For those that follow my blog you know that I explained back on December 5, 2014 how the real price of gasoline is determined, by the RBOB futures market.
The price of gasoline is supported by the price of oil. The US is swimming in oil, we have a major oil storage problem. On Wednesday each week the U.S. Energy Information Administration releases the weekly crude oil inventories. This week the forecast was for 4 million barrels in storage, instead we actually had 10.3 million barrels. We have a crude oil glut and just can’t seem to turn it off.

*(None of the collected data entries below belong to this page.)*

File: config.mk
export PLATFORM = sky130hd
export DESIGN_NAME = vga_rect_apb_master
export DESIGN_NICKNAME = d
export VERILOG_FILES = /design/src/rtl/vga_apb_pkg.sv /design/src/rtl/apb_master_port.sv /design/src/rtl/vga_rect_apb_master.sv
export SDC_FILE = /design/constraint.sdc
export NUM_CORES = 1
export LEC_CHECK = 0
export ABC_AREA = 1
export CORE_MARGIN = 2
export CORE_UTILIZATION = 54
export CTS_CLUSTER_DIAMETER = 50
export CTS_CLUSTER_SIZE = 16
export DETAILED_ROUTE_END_ITERATION = 12
export GPL_TIMING_DRIVEN = 0
export HOLD_SLACK_MARGIN = 0.08
export PLACE_DENSITY = 0.88
export SLEW_MARGIN = 20
export SYNTH_ARGS = -nofsm -noshare
export SYNTH_HDL_FRONTEND = slang
export SYNTH_SLANG_ARGS = --single-unit
File: constraint.sdc
create_clock -name clk_i -period 4.8 [get_ports clk_i]
set_input_delay 0.48 -clock clk_i [delete_from_list [all_inputs] [get_ports clk_i]]
set_output_delay 0.48 -clock clk_i [all_outputs]
set_load 0.02 [all_outputs]
File: src/rtl/vga_apb_pkg.sv
// Shared types for the VGA rectangle APB initiator: register offsets, FSM and
// write-selector encodings, and the rectangle command record.
package vga_apb_pkg;

  localparam logic [3:0] ADDR_X     = 4'h0;
  localparam logic [3:0] ADDR_Y     = 4'h4;
  localparam logic [3:0] ADDR_COLOR = 4'h8;
  localparam logic [3:0] ADDR_WE    = 4'hC;

  localparam int RECT_COORD_W = 11;
  localparam int RECT_COLOR_W = 2;

  typedef enum logic [1:0] {IDLE, SETUP, ACCESS, DONE} apb_mst_state_e;

  typedef enum logic [1:0] {WR_COLOR, WR_X, WR_Y, WR_WE} wr_sel_e;

  typedef struct packed {
    logic [RECT_COORD_W-1:0] x0;
    logic [RECT_COORD_W-1:0] y0;
    logic [RECT_COORD_W-1:0] x1;
    logic [RECT_COORD_W-1:0] y1;
    logic [RECT_COLOR_W-1:0] color;
  } rect_cmd_t;

  function automatic logic [3:0] reg_offset(input wr_sel_e sel);
    case (sel)
      WR_COLOR: reg_offset = ADDR_COLOR;
      WR_X:     reg_offset = ADDR_X;
      WR_Y:     reg_offset = ADDR_Y;
      default:  reg_offset = ADDR_WE;
    endcase
  endfunction

endpackage

File: src/rtl/apb_master_port.sv
// APB write initiator: runs SETUP/ACCESS for each requested write and ends a
// command with a one-cycle DONE carrying the error flag. Current state on state_o.
module apb_master_port
  import vga_apb_pkg::*;
#(
  parameter int APB_ADDR_WIDTH = 12,
  parameter int APB_DATA_WIDTH = 32
) (
  input  logic                      clk_i,
  input  logic                      rstn_i,
  input  logic                      start_i,
  input  logic                      last_i,
  input  logic [APB_ADDR_WIDTH-1:0] addr_i,
  input  logic [APB_DATA_WIDTH-1:0] data_i,
  input  logic                      pready_i,
  input  logic                      pslverr_i,
  output logic                      psel_o,
  output logic                      penable_o,
  output logic                      pwrite_o,
  output logic [APB_ADDR_WIDTH-1:0] paddr_o,
  output logic [APB_DATA_WIDTH-1:0] pwdata_o,
  output logic                      idle_o,
  output logic                      ack_o,
  output logic                      done_o,
  output logic                      err_o,
  output apb_mst_state_e            state_o
);

  apb_mst_state_e state_q, state_d;
  logic           err_q, err_d;

  always_ff @(posedge clk_i or negedge rstn_i) begin
    if (!rstn_i) begin
      state_q <= IDLE;
      err_q   <= 1'b0;
    end else begin
      state_q <= state_d;
      err_q   <= err_d;
    end
  end

  // pready/pslverr only matter in ACCESS; a clean ack with last_i ends the command.
  always_comb begin
    state_d = state_q;
    err_d   = err_q;
    case (state_q)
      IDLE: begin
        if (start_i) begin
          state_d = SETUP;
          err_d   = 1'b0;
        end
      end
      SETUP: state_d = ACCESS;
      ACCESS: begin
        if (pready_i) begin
          if (pslverr_i) begin
            state_d = DONE;
            err_d   = 1'b1;
          end else if (last_i) begin
            state_d = DONE;
          end else begin
            state_d = SETUP;
          end
        end
      end
      default: state_d = IDLE;
    endcase
  end

  always_comb begin
    psel_o    = 1'b0;
    penable_o = 1'b0;
    pwrite_o  = 1'b0;
    paddr_o   = '0;
    pwdata_o  = '0;
    idle_o    = 1'b0;
    ack_o     = 1'b0;
    done_o    = 1'b0;
    err_o     = 1'b0;
    case (state_q)
      IDLE: idle_o = 1'b1;
      SETUP: begin
        psel_o   = 1'b1;
        pwrite_o = 1'b1;
        paddr_o  = addr_i;
        pwdata_o = data_i;
      end
      ACCESS: begin
        psel_o    = 1'b1;
        penable_o = 1'b1;
        pwrite_o  = 1'b1;
        paddr_o   = addr_i;
        pwdata_o  = data_i;
        ack_o     = pready_i & ~pslverr_i;
      end
      default: begin
        done_o = 1'b1;
        err_o  = err_q;
      end
    endcase
  end

  assign state_o = state_q;

endmodule

File: src/rtl/vga_rect_apb_master.sv
// Fills a framebuffer rectangle by issuing COLOR then per-pixel X/Y/WE APB writes.
// Option VGA_RECT_ELIDE_EN: write Y only once per row (Y first, then X/WE per pixel).
module vga_rect_apb_master
  import vga_apb_pkg::*;
#(
  parameter int                      APB_ADDR_WIDTH = 12,
  parameter int                      APB_DATA_WIDTH = 32,
  parameter logic [APB_ADDR_WIDTH-1:0] BASE_ADDR    = 12'h000,
  parameter int                      COORD_W        = 11,
  parameter int                      COLOR_W        = 2
) (
  input  logic                      clk_i,
  input  logic                      rstn_i,
  input  logic                      cmd_valid_i,
  output logic                      cmd_ready_o,
  input  logic [COORD_W-1:0]        cmd_x0_i,
  input  logic [COORD_W-1:0]        cmd_y0_i,
  input  logic [COORD_W-1:0]        cmd_x1_i,
  input  logic [COORD_W-1:0]        cmd_y1_i,
  input  logic [COLOR_W-1:0]        cmd_color_i,
  output logic                      busy_o,
  output logic                      done_o,
  output logic                      err_o,
  output logic [APB_ADDR_WIDTH-1:0] apb_paddr_o,
  output logic [APB_DATA_WIDTH-1:0] apb_pwdata_o,
  output logic                      apb_pwrite_o,
  output logic                      apb_psel_o,
  output logic                      apb_penable_o,
  input  logic [APB_DATA_WIDTH-1:0] apb_prdata_i,
  input  logic                      apb_pready_i,
  input  logic                      apb_pslverr_i
);

`ifdef VGA_RECT_ELIDE_EN
  localparam wr_sel_e ROW_START = WR_Y;
`else
  localparam wr_sel_e ROW_START = WR_X;
`endif

  // Command handshake: cmd_valid_i is accepted only while cmd_ready_o is high
  // (port idle); it is not queued while busy.
  logic accept, idle, ack, last;
  logic [APB_ADDR_WIDTH-1:0] wr_addr;
  logic [APB_DATA_WIDTH-1:0] wr_data;
  apb_mst_state_e state_dbg;

  logic [COORD_W-1:0] xmin_q, xmax_q, ymin_q, ymax_q, x_q, y_q;
  logic [COORD_W-1:0] xmin_d, xmax_d, ymin_d, ymax_d, x_d, y_d;
  logic [COLOR_W-1:0] color_q, color_d;
  wr_sel_e            sel_q, sel_d;

  logic unused_prdata;
  assign unused_prdata = ^apb_prdata_i;

  assign cmd_ready_o = idle;
  assign busy_o      = ~idle;
  assign accept      = cmd_valid_i & idle;
  assign last        = (sel_q == WR_WE) && (x_q == xmax_q) && (y_q == ymax_q);

  always_ff @(posedge clk_i or negedge rstn_i) begin
    if (!rstn_i) begin
      xmin_q  <= '0;
      xmax_q  <= '0;
      ymin_q  <= '0;
      ymax_q  <= '0;
      x_q     <= '0;
      y_q     <= '0;
      color_q <= '0;
      sel_q   <= WR_COLOR;
    end else begin
      xmin_q  <= xmin_d;
      xmax_q  <= xmax_d;
      ymin_q  <= ymin_d;
      ymax_q  <= ymax_d;
      x_q     <= x_d;
      y_q     <= y_d;
      color_q <= color_d;
      sel_q   <= sel_d;
    end
  end

  // Raster walk; row/column ends use equality so the top coordinate never wraps.
  always_comb begin
    xmin_d  = xmin_q;
    xmax_d  = xmax_q;
    ymin_d  = ymin_q;
    ymax_d  = ymax_q;
    x_d     = x_q;
    y_d     = y_q;
    color_d = color_q;
    sel_d   = sel_q;
    if (accept) begin
      xmin_d  = (cmd_x0_i <= cmd_x1_i) ? cmd_x0_i : cmd_x1_i;
      xmax_d  = (cmd_x0_i <= cmd_x1_i) ? cmd_x1_i : cmd_x0_i;
      ymin_d  = (cmd_y0_i <= cmd_y1_i) ? cmd_y0_i : cmd_y1_i;
      ymax_d  = (cmd_y0_i <= cmd_y1_i) ? cmd_y1_i : cmd_y0_i;
      x_d     = xmin_d;
      y_d     = ymin_d;
      color_d = cmd_color_i;
      sel_d   = WR_COLOR;
    end else if (ack && !last) begin
      case (sel_q)
        WR_COLOR: sel_d = ROW_START;
`ifdef VGA_RECT_ELIDE_EN
        WR_Y:     sel_d = WR_X;
        WR_X:     sel_d = WR_WE;
`else
        WR_X:     sel_d = WR_Y;
        WR_Y:     sel_d = WR_WE;
`endif
        default: begin
          if (x_q == xmax_q) begin
            x_d   = xmin_q;
            y_d   = y_q + 1'b1;
            sel_d = ROW_START;
          end else begin
            x_d   = x_q + 1'b1;
            sel_d = WR_X;
          end
        end
      endcase
    end
  end

  always_comb begin
    wr_addr = BASE_ADDR + APB_ADDR_WIDTH'(reg_offset(sel_q));
    case (sel_q)
      WR_COLOR: wr_data = APB_DATA_WIDTH'(color_q);
      WR_X:     wr_data = APB_DATA_WIDTH'(x_q);
      WR_Y:     wr_data = APB_DATA_WIDTH'(y_q);
      default:  wr_data = APB_DATA_WIDTH'(1);
    endcase
  end

  apb_master_port #(
    .APB_ADDR_WIDTH (APB_ADDR_WIDTH),
    .APB_DATA_WIDTH (APB_DATA_WIDTH)
  ) u_port (
    .clk_i     (clk_i),
    .rstn_i    (rstn_i),
    .start_i   (accept),
    .last_i    (last),
    .addr_i    (wr_addr),
    .data_i    (wr_data),
    .pready_i  (apb_pready_i),
    .pslverr_i (apb_pslverr_i),
    .psel_o    (apb_psel_o),
    .penable_o (apb_penable_o),
    .pwrite_o  (apb_pwrite_o),
    .paddr_o   (apb_paddr_o),
    .pwdata_o  (apb_pwdata_o),
    .idle_o    (idle),
    .ack_o     (ack),
    .done_o    (done_o),
    .err_o     (err_o),
    .state_o   (state_dbg)
  );

endmodule

==> results summary <==
The via count of the first global-routing pass is 5239. The first global-routing pass estimated 23.71 mm of wire. The number of failing setup endpoints in the final timing report is 0. The number of max-capacitance violations reported came out at 0. The worst setup path is of the reg -> out kind. In the synthesized netlist the async set-or-reset flop fraction comes to 100.0%.

The synthesis warning total came out at 0. Summing the areas of all compound-gate instances in the mapped netlist gives 11.19% of the synthesized area. The total placed instance area came out at 0.006236 mm^2. The total via count in the routed design is 5470. The number of buffers added by the clock tree synthesis step is 9. The core region is 0.009328 mm^2. The worst-case headroom to the max-slew limit is 50.08%. The count of final hold-check violations came out at 0. The worst reg-to-reg setup slack came out at 2470 ps.

The net count reported at finish is 1034. The biggest cell delay along the critical path came out at 660 ps. The vertical extent of the die is 102.5 um. The endpoint identified for the worst register-to-register timing path is xmax_q[1].

The filler cell count in the final layout is 810. The simple-gate area share of the yosys netlist is 32.33%. The share of post-route cells with drive strength above 1 came out at 8.874%. In this run, synthesis inferred 0 flip-flops with an integrated enable. The number of sinks handled by clock tree synthesis is 62. The number of buffers on the longest clock path is 2.

The quantity of gates resized following cts is 0. The floorplan row count is 35. The I/O pin total came out at 134. The top fanout value on the critical path came out at 9.

The total routed wirelength came out at 14.39 mm. The distinct cell type count of the synthesized netlist came out at 35. The initial antenna violation count came to 0. Measured against the total synthesized area, the mux share comes to 0%. The post-synthesis xor/xnor area fraction came out at 3.293%. The worst setup path is launched from a flop. The effective utilization at floorplan is 56.22%.

Power spread over the standard cell area amounts to 483.3 mW/mm^2. The transition time at the pin with the least slew margin came out at 748.8 ps. The cell depth of the worst flop-to-flop path came out at 7.

The floorplan die width came out at 102.5 um. The area growth from synthesis to layout is 23.24%. After synthesis, the largest family of logic cells by area is simple AND/OR/NAND/NOR gates. The minimum clock period after layout is 3159 ps. The slowest stage of the critical path belongs to the cell clkdlybuf4s50_1. After synthesis, the largest area contributor takes up 29.59% of total cell area. The weighted congestion reported at the end of routability-driven placement is 0.9861.

The pin count of the biggest net entering global routing came out at 38. The post-route clock skew came out at 8.844 ps. After detailed routing, the average wire length per cell comes to 13.67 um.

The number of antenna diodes in the final layout is 0. The summed instance area of the synthesized netlist came out at 0.005244 mm^2. The area share of fa/ha/maj cells after synthesis came out at 7.635%. The peak supply drop is 0.0002279 V. The required time of the critical path is 4320 ps. The final design area excluding fillers is 0.006462 mm^2. Setup repair after global routing left no endpoint under its margin. The share of the yosys chip area belonging to registers came out at 29.59%. Adding up every negative setup slack in the final design gives 0 ps. The tightest min-delay check is of the reg -> reg type.

The biggest area contributor in the post-synthesis netlist is dfrtp_1. The total power came out at 3124 uW. The worst setup path endpoint is apb_pwdata_o[9]. By instance count, the cell type seen most on the critical path is inv_1. Port buffering added 70 buffers. The most critical setup path has its startpoint at u_port.state_o[0].

The fmax came out at 316.5 MHz. The worst endpoint data arrival time is 2680 ps. Traced cell by cell, the critical path runs through inv_1, ha_1, inv_1, nor2_1, clkinv_1, a21oi_1, clkdlybuf4s50_1. The total track usage came out at 29.01%. The total grt overflow came out at 0. The average cell area after synthesis came out at 6.506 um^2. TritonCTS built the clock tree. The half-perimeter wire length after placement came out at 10.98 mm.

The number of H-tree levels is 3. The count of antenna-violating nets left after detailed routing came out at 0. Cells fill 69.28% of the core in the end.

The post-route clock period utilization is 65.81%. The element type at the critical path end is an output pin. At the later pin of the worst-skew pair, clock insertion delay measures 350 ps. The first routing iteration left 330 violations. The commonest register cell after synthesis is dfrtp_1. The die covers 0.01051 mm^2. The number of register bits inferred by synthesis is 62.

The iteration count of the initial detailed-routing pass came out at 6. The count of final max-slew check failures is 0. The clock transition at the registers of the reported paths came out at 70 ps. The root buffer cell is clkbuf_8. In the post-synthesis netlist, the biggest area contributors are dfrtp_1 30%, nand2_1 18%, nand3_1 9.4%. The origin of the critical flop-to-flop path is u_port.state_o[0]. The static leakage came out at 0.003441 uW. The final routed DRC violation total came out at 0.

The flow ran to the end, and the final reports show no timing, DRC or antenna violations. The cell count after synthesis is 806. The tightest hold path in the finished design has a slack of 499.1 ps.

The number of vias per cell after detailed routing came out at 5.195.
-- critical path, delay by kind of cell (launching register included) --
kind	cells	cell delay, ps
adder cells (fa/ha/maj)	1	330
buffers and inverters	4	1110
flip-flops	1	420
AO/OA/AOI/OAI	1	310
AND/OR/NAND/NOR	1	150
-- timing repair --
item,CTS,global route
endpoints found under the hold margin,25,0
setup buffers,0,0
hold buffers,1,0
-- synthesized netlist by cell type, types with 2 or more instances --
cell / instances
nand2_1: 255
inv_1: 105
nand3_1: 99
dfrtp_1: 62
o21ai_0: 54
a21oi_1: 47
buf_4: 32
ha_1: 32
nor2_1: 27
clkbuf_1: 15
buf_2: 13
nand4_1: 9
xnor2_1: 9
xor2_1: 7
inv_2: 4
nand2_2: 4
buf_1: 3
buf_6: 3
nand3_2: 3
o22ai_1: 3
clkbuf_2: 2
clkinv_1: 2
nor2_2: 2
o21bai_1: 2
xnor2_2: 2
-- power breakdown --
part	internal [uW]	switching (uW)
clock network	307	206
registers	745	181
logic	644	1040
-- registers in the layout, summed over array words and instances (netlist names) --
name            count
xmin_q             11
color_q             2
xmax_q             11
x_q                11
ymax_q             11
y_q                11
u_port.err_q        1
u_port.state_o      2
sel_q               2
-- metrics by stage --
step                worst slack (ps)  instances
global route                    1477       1053
global placement                1245       1035
finish                          1641       1053
detailed placement              2042       1036
floorplan                       2647        836
CTS                             1659       1053
-- logic make-up after synthesis --
family                     Yosys count
buffers and inverters              179
and+or+nand+nor                    402
AOI/OAI and AO/OA                  112
DFF                                 62
other                                1
xor gates and xnor gates            18
adders and majority gates           32
-- final cells by class --
type | instances | area [um^2] | area share (%)
clock inverter | 3 | 67.56 | 1.045
buffer | 68 | 416.7 | 6.447
sequential | 62 | 1551 | 24.01
inverter | 111 | 416.7 | 6.447
clock buffer | 13 | 148.9 | 2.304
multi-input combinational | 595 | 2972 | 45.98
timing repair buffer | 72 | 728.2 | 11.27
tap | 129 | 161.4 | 2.498
-- worst min-delay path by stage --
| stage | startpoint | endpoint | slack [ps] | cells after the start |
|---|---|---|---|---|
| 6_report | color_q[0] | color_q[0] | 500 | 2 |
| 3_3_place_gp | color_q[0] | color_q[0] | 470 | 2 |
| 5_1_grt | color_q[0] | color_q[0] | 520 | 2 |
| 2_1_floorplan | rstn_i | color_q[0] | 180 | 0 |
| 4_1_cts | u_port.err_q | u_port.err_q | 500 | 2 |
| 3_5_place_dp | rstn_i | xmin_q[5] | 410 | 1 |
-- placed cells by master (no fill, tap or decap), drive strengths merged, types with 2 or more instances in the layout --
cell type and count:
buf 53, nand4 9, nand2 259, clkbuf 30
dfrtp 62, clkdlybuf4s50 69, clkinv 2, conb 31
xor2 7, a21oi 47, o22ai 3, ha 32
nand3 102, o21ai 54, inv 109, bufinv 2
o21bai 3, xnor2 11, nor2 29
-- metal layers --
metal  vias to the layer above  wire length [um]  global-route usage, %
met5                         -                 0                      0
met4                         0               660                  18.56
met3                        55              1094                  3.864
met2                       245              7010                  48.77
met1                      2440              5624                  35.04
li1                       2730                 -                      -
No activity file was read; power rests on OpenSTA's default activity.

Based on just a little bit of math it’s real easy to see that the refiners are making a ton of money on the spread between the price of oil vs. the price of gas (RBOB). Here are the numbers:
December 5, 2014 WTI Oil $65.89 RBOB Gas $1.78
March 6, 2015 WTI Oil $49.84 RBOB Gas $1.88
In the last 90 days oil has dropped 24%, yet the price of gasoline has gone up.
The Gascalc site has an interesting tool that calculates the price of gasoline based upon the price of oil. It says that if oil is at $50/barrel, gas should be $1.64/gallon at the pump. The price at the pump can be $.50 – $.80 higher than RBOB due to shipping costs, gas station profits and all the taxes.
Here are the excuses (reasons) why gas is so high:
- About 7,000 members of the United Steelworks are on strike at various US refineries.
- Refineries usually shut down in the spring to switch to summer gasoline blends, however it usually takes place a little later than this.
- A secret government conspiracy. (I just made this up)
The real reason that gasoline is so expensive is that the refiners have slowed down production, creating an artificially tighter supply of gasoline and are therefore making huge margins on what they are producing.